You remember the feelings and associated emotions. Affective reasoning based on experience is powerful. Even if considering the experiences of others, you are more likely to contemplate the opinions and experiences of someone with whom you have an emotional connection. Depending on the intensity of the experience and the closeness of the relationship to the person affected, you may take on their associations as your own. We discuss this further in our chapter on the “Law of Recall.”

For respondents in our study, personal experience goes a long way in determining loyalty (or lack thereof) to service providers vying for sustained customer relationships. In fact, according to our study, providing extraordinary customer service is the attribute most correlated with trusting a provider, whereas offering personalized products and services to meet the consumer’s unique needs is a close second.
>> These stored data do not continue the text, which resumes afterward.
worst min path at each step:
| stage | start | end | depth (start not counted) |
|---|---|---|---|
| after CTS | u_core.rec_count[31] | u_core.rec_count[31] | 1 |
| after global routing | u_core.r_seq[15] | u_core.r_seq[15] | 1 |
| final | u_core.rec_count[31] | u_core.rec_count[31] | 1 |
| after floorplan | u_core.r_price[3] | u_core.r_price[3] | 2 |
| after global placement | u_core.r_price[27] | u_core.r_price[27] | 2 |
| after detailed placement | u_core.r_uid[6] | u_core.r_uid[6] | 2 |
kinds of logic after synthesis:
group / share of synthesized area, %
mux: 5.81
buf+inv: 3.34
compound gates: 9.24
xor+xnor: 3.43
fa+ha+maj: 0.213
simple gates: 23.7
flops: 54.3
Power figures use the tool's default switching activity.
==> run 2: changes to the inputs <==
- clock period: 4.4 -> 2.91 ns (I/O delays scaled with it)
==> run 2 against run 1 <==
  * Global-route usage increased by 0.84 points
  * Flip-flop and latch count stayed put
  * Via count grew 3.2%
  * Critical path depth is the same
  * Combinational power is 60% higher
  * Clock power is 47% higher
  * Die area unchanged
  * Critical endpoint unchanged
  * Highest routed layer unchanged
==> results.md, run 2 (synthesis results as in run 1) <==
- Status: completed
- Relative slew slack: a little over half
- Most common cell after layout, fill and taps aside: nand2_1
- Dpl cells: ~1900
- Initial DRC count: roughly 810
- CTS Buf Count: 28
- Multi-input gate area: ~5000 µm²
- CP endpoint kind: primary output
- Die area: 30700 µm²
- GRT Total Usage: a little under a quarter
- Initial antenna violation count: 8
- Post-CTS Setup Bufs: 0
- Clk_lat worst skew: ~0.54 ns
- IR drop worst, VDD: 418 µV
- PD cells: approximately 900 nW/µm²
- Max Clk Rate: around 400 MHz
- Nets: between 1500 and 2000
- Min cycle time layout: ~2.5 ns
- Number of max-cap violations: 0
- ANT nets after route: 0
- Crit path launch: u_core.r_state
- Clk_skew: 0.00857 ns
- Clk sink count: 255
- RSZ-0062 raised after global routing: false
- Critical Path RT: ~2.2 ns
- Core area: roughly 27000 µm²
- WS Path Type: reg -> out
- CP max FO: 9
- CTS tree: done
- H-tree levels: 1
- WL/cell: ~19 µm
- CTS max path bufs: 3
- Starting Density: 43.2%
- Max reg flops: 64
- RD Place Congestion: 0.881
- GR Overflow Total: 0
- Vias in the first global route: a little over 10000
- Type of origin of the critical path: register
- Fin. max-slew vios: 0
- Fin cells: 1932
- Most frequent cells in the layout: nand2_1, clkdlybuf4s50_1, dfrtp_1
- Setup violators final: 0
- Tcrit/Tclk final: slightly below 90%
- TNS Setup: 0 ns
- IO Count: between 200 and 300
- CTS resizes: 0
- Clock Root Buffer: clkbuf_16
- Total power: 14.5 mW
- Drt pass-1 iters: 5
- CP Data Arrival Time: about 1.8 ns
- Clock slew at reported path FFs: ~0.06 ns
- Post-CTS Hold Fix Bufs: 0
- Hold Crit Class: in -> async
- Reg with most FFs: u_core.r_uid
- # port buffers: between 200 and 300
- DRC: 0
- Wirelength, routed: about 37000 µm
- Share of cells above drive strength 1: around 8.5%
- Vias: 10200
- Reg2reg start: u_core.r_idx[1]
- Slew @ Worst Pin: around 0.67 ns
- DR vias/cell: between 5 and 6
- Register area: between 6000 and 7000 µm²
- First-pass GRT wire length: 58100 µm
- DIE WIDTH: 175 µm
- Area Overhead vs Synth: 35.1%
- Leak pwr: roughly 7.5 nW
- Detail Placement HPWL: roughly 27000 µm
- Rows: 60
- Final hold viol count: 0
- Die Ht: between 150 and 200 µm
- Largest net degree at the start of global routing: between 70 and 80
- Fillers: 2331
<file path="config.mk">
export PLATFORM = sky130hd
export DESIGN_NAME = mlp_stream_io
export DESIGN_NICKNAME = d
export VERILOG_FILES = /design/src/rtl/mlp_stream_io.sv
export SDC_FILE = /design/constraint.sdc
export NUM_CORES = 1
export LEC_CHECK = 0
export ABC_CLOCK_PERIOD_IN_PS = 6000
export CORE_UTILIZATION = 34
export CTS_CLUSTER_DIAMETER = 40
export CTS_CLUSTER_SIZE = 28
export DETAILED_ROUTE_END_ITERATION = 10
export PLACE_DENSITY = 0.62
export REMOVE_ABC_BUFFERS = 1
export SLEW_MARGIN = 40
export SYNTH_ARGS = -nofsm -noshare
export SYNTH_HDL_FRONTEND = slang
export SYNTH_SLANG_ARGS = --single-unit
</file>
<file path="constraint.sdc">
create_clock -name clk -period 6 [get_ports clk]
set_input_delay 1.2 -clock clk [delete_from_list [all_inputs] [get_ports clk]]
set_output_delay 1.2 -clock clk [all_outputs]
set_load 0.02 [all_outputs]
</file>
As Brian, a 20-something recent college graduate, considers the relationships he has with various companies, he provides a glowing endorsement for his mobile provider.

I’ve had no problems with them [the mobile operator]. Which is surprising, because I’ve heard horror stories about other mobile carriers. I love my provider. They have service everywhere I go—whether it be in a tunnel or in an elevator. They always seem to have service. Plus, there aren’t a lot of hidden charges.

Reflect on Brian’s choice of words to hear the emotion that binds him to his provider. He “loves” them. In fact, he is “surprised” at his own enthusiasm given the “horror” stories he has personally heard from others about their own experiences with other operators. It is both his direct experience with his provider and the close association with others who have experienced quite the opposite that serve as powerful emotional connectors solidifying Brian’s loyalty.

Service providers connect us to the virtual world that has become so essential in our daily lives. In addition, that virtual world has taught us that unlimited choice and customization are possible, albeit overwhelming, pursuits in an online domain where shelf space comes cheap. No longer are consumers relegated to popular fare within a restricted local area. No longer are they confined to content on a particular timetable dictated by television programming schedules or box office show times. Time and again, we heard consumers express gratitude (as in Christine’s case) for the “fingertip access” common in a networked-community age. However, what is appreciated by some becomes an expectation for others. Although service providers are indispensable in connecting consumers to the online world they crave, consumer expectations are now shifting to require that these same providers deliver customizable options themselves.

In the case of Brian, he “loves” his mobile operator but calls his cable provider “persnickety.” Why? As Brian’s roommate explains:

I think the problem with most places [providers] is they don’t give you a plan that just fits your needs. Why not come up with a plan for college students? If you’re in college, you’re going to be going from place to place year by year. Why do we need to pay for a setup fee and all these charges and try to figure out the best plan when they should just have certain plans for certain people?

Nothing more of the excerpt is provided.